[Saved entries]
____________________

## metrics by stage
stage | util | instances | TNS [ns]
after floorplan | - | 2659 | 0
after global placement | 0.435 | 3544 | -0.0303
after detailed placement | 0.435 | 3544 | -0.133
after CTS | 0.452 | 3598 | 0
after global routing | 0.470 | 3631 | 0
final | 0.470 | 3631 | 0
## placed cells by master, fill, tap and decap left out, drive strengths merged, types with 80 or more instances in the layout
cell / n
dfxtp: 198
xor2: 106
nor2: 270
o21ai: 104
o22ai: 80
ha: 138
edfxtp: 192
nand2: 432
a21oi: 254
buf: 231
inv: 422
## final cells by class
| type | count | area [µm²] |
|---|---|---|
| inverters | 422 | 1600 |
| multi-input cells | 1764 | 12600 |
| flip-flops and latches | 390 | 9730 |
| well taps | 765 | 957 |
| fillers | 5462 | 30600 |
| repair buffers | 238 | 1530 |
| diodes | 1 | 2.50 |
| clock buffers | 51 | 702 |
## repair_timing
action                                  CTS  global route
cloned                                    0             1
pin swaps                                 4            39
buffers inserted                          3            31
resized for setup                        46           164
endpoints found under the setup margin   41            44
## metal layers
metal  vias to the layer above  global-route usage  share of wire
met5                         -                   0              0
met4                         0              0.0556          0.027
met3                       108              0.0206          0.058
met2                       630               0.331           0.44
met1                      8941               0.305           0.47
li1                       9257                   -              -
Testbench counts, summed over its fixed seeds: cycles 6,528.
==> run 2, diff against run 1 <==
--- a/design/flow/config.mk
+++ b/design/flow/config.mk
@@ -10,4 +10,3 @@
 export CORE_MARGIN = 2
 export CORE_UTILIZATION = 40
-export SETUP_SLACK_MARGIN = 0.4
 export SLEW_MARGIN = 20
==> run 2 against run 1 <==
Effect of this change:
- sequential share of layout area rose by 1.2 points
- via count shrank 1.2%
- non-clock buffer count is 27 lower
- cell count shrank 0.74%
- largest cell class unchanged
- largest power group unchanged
Source: an optimization exercise on an open RTL-to-GDS flow (aim: small area, a short achievable clock period and few clock cycles per item). Production flows keep margins and buffers that such runs may drop. Function was checked by simulation only, so behaviour that the tests miss may differ from the original. Power is estimated from default activity; no workload was simulated.

[design/flow/design.v]
package esdk_pkg;
    localparam int MAX_ITEMS_DEF = 16;
    localparam int KEY_BITS_DEF  = 64;
    typedef enum logic [1:0] {
        ST_LOAD,
        ST_DRAIN
    } state_t;
    typedef struct packed {
        logic load;
        logic shift;
    } cell_ctl_t;
    function automatic logic [63:0] order_rank(input logic [63:0] k);
        order_rank = k[63] ? ~k : (k | {1'b1, 63'd0});
    endfunction
endpackage
module esdk_cell #(
    parameter int KEY_BITS = esdk_pkg::KEY_BITS_DEF
) (
    input  logic                  aclk,
    input  esdk_pkg::cell_ctl_t   ctl,
    input  logic                  occ_in,
    input  logic [KEY_BITS-1:0]   new_key,
    input  logic                  occ_here,
    input  logic                  prev_take,
    input  logic [KEY_BITS-1:0]   prev_key,
    input  logic [KEY_BITS-1:0]   next_key,
    output logic [KEY_BITS-1:0]   key_out,
    output logic                  take_out
);
    logic [KEY_BITS-1:0] key_reg;
    logic                take_new;
    assign take_new = !occ_here || (esdk_pkg::order_rank(new_key) < esdk_pkg::order_rank(key_reg));
    assign key_out  = key_reg;
    assign take_out = take_new;
    always_ff @(posedge aclk) begin
        if (ctl.load && occ_in) begin
            if (take_new) begin
                key_reg <= prev_take ? prev_key : new_key;
            end
        end else if (ctl.shift) begin
            key_reg <= next_key;
        end
    end
endmodule
module exchange_sort_double_keys_unit #(
    parameter int MAX_ITEMS = esdk_pkg::MAX_ITEMS_DEF,
    parameter int KEY_BITS  = esdk_pkg::KEY_BITS_DEF
) (
    input  logic                aclk,
    input  logic                aresetn,
    input  logic                s_valid,
    output logic                s_ready,
    input  logic [KEY_BITS-1:0] s_key,
    input  logic                s_last,
    output logic                m_valid,
    input  logic                m_ready,
    output logic [KEY_BITS-1:0] m_sorted_key,
    output logic                m_end_of_set,
    output logic                m_dropped
);
    localparam int CW = $clog2(MAX_ITEMS + 1);
    esdk_pkg::state_t          state_reg, state_next;
    logic [CW-1:0]   cnt_reg, cnt_next;
    logic            ovf_reg, ovf_next;
    esdk_pkg::cell_ctl_t       ctl;
    logic            s_acc, m_acc;
    logic [KEY_BITS-1:0] kout [MAX_ITEMS];
    logic [MAX_ITEMS-1:0] occ;
    logic [MAX_ITEMS-1:0] take;
    assign s_acc = s_valid && s_ready;
    assign m_acc = m_valid && m_ready;
    genvar g;
    for (g = 0; g < MAX_ITEMS; g++) begin : g_cell
        assign occ[g] = (cnt_reg > CW'(g));
        esdk_cell #(.KEY_BITS(KEY_BITS)) u_cell (
            .aclk      (aclk),
            .ctl       (ctl),
            .occ_in    (cnt_reg >= CW'(g)),
            .new_key   (s_key),
            .occ_here  (occ[g]),
            .prev_take ((g == 0) ? 1'b0 : take[(g + MAX_ITEMS - 1) % MAX_ITEMS]),
            .prev_key  (kout[(g + MAX_ITEMS - 1) % MAX_ITEMS]),
            .next_key  ((g == MAX_ITEMS - 1) ? kout[g] : kout[(g + 1) % MAX_ITEMS]),
            .key_out   (kout[g]),
            .take_out  (take[g])
        );
    end
    assign m_sorted_key = kout[0];
    assign m_end_of_set = (cnt_reg == CW'(1));
    assign m_dropped    = ovf_reg;
    always_ff @(posedge aclk) begin
        if (!aresetn) begin
            state_reg <= esdk_pkg::ST_LOAD;
            cnt_reg   <= '0;
            ovf_reg   <= 1'b0;
        end else begin
            state_reg <= state_next;
            cnt_reg   <= cnt_next;
            ovf_reg   <= ovf_next;
        end
    end
    always_comb begin
        state_next = state_reg;
        cnt_next   = cnt_reg;
        ovf_next   = ovf_reg;
        s_ready    = 1'b0;
        m_valid    = 1'b0;
        ctl        = '0;
        unique case (state_reg)
            esdk_pkg::ST_LOAD: begin
                s_ready  = 1'b1;
                ctl.load = s_acc && (cnt_reg < CW'(MAX_ITEMS));
                if (s_acc) begin
                    if (cnt_reg < CW'(MAX_ITEMS)) begin
                        cnt_next = cnt_reg + CW'(1);
                    end else begin
                        ovf_next = 1'b1;
                    end
                    if (s_last) begin
                        state_next = esdk_pkg::ST_DRAIN;
                    end
                end
            end
            esdk_pkg::ST_DRAIN: begin
                m_valid   = 1'b1;
                ctl.shift = m_acc;
                if (m_acc) begin
                    cnt_next = cnt_reg - CW'(1);
                    if (cnt_reg == CW'(1)) begin
                        state_next = esdk_pkg::ST_LOAD;
                        ovf_next   = 1'b0;
                    end
                end
            end
            default: state_next = esdk_pkg::ST_LOAD;
        endcase
    end
endmodule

____________________

REQUIREMENT: Nothing should appear in the answer except the lines above from the line with "765 | 957 |" through the line with "- largest cell class unchanged", both included, written out exactly.

RESULT OF THIS EXERCISE:
| well taps | 765 | 957 |
| fillers | 5462 | 30600 |
| repair buffers | 238 | 1530 |
| diodes | 1 | 2.50 |
| clock buffers | 51 | 702 |
## repair_timing
action                                  CTS  global route
cloned                                    0             1
pin swaps                                 4            39
buffers inserted                          3            31
resized for setup                        46           164
endpoints found under the setup margin   41            44
## metal layers
metal  vias to the layer above  global-route usage  share of wire
met5                         -                   0              0
met4                         0              0.0556          0.027
met3                       108              0.0206          0.058
met2                       630               0.331           0.44
met1                      8941               0.305           0.47
li1                       9257                   -              -
Testbench counts, summed over its fixed seeds: cycles 6,528.
==> run 2, diff against run 1 <==
--- a/design/flow/config.mk
+++ b/design/flow/config.mk
@@ -10,4 +10,3 @@
 export CORE_MARGIN = 2
 export CORE_UTILIZATION = 40
-export SETUP_SLACK_MARGIN = 0.4
 export SLEW_MARGIN = 20
==> run 2 against run 1 <==
Effect of this change:
- sequential share of layout area rose by 1.2 points
- via count shrank 1.2%
- non-clock buffer count is 27 lower
- cell count shrank 0.74%
- largest cell class unchanged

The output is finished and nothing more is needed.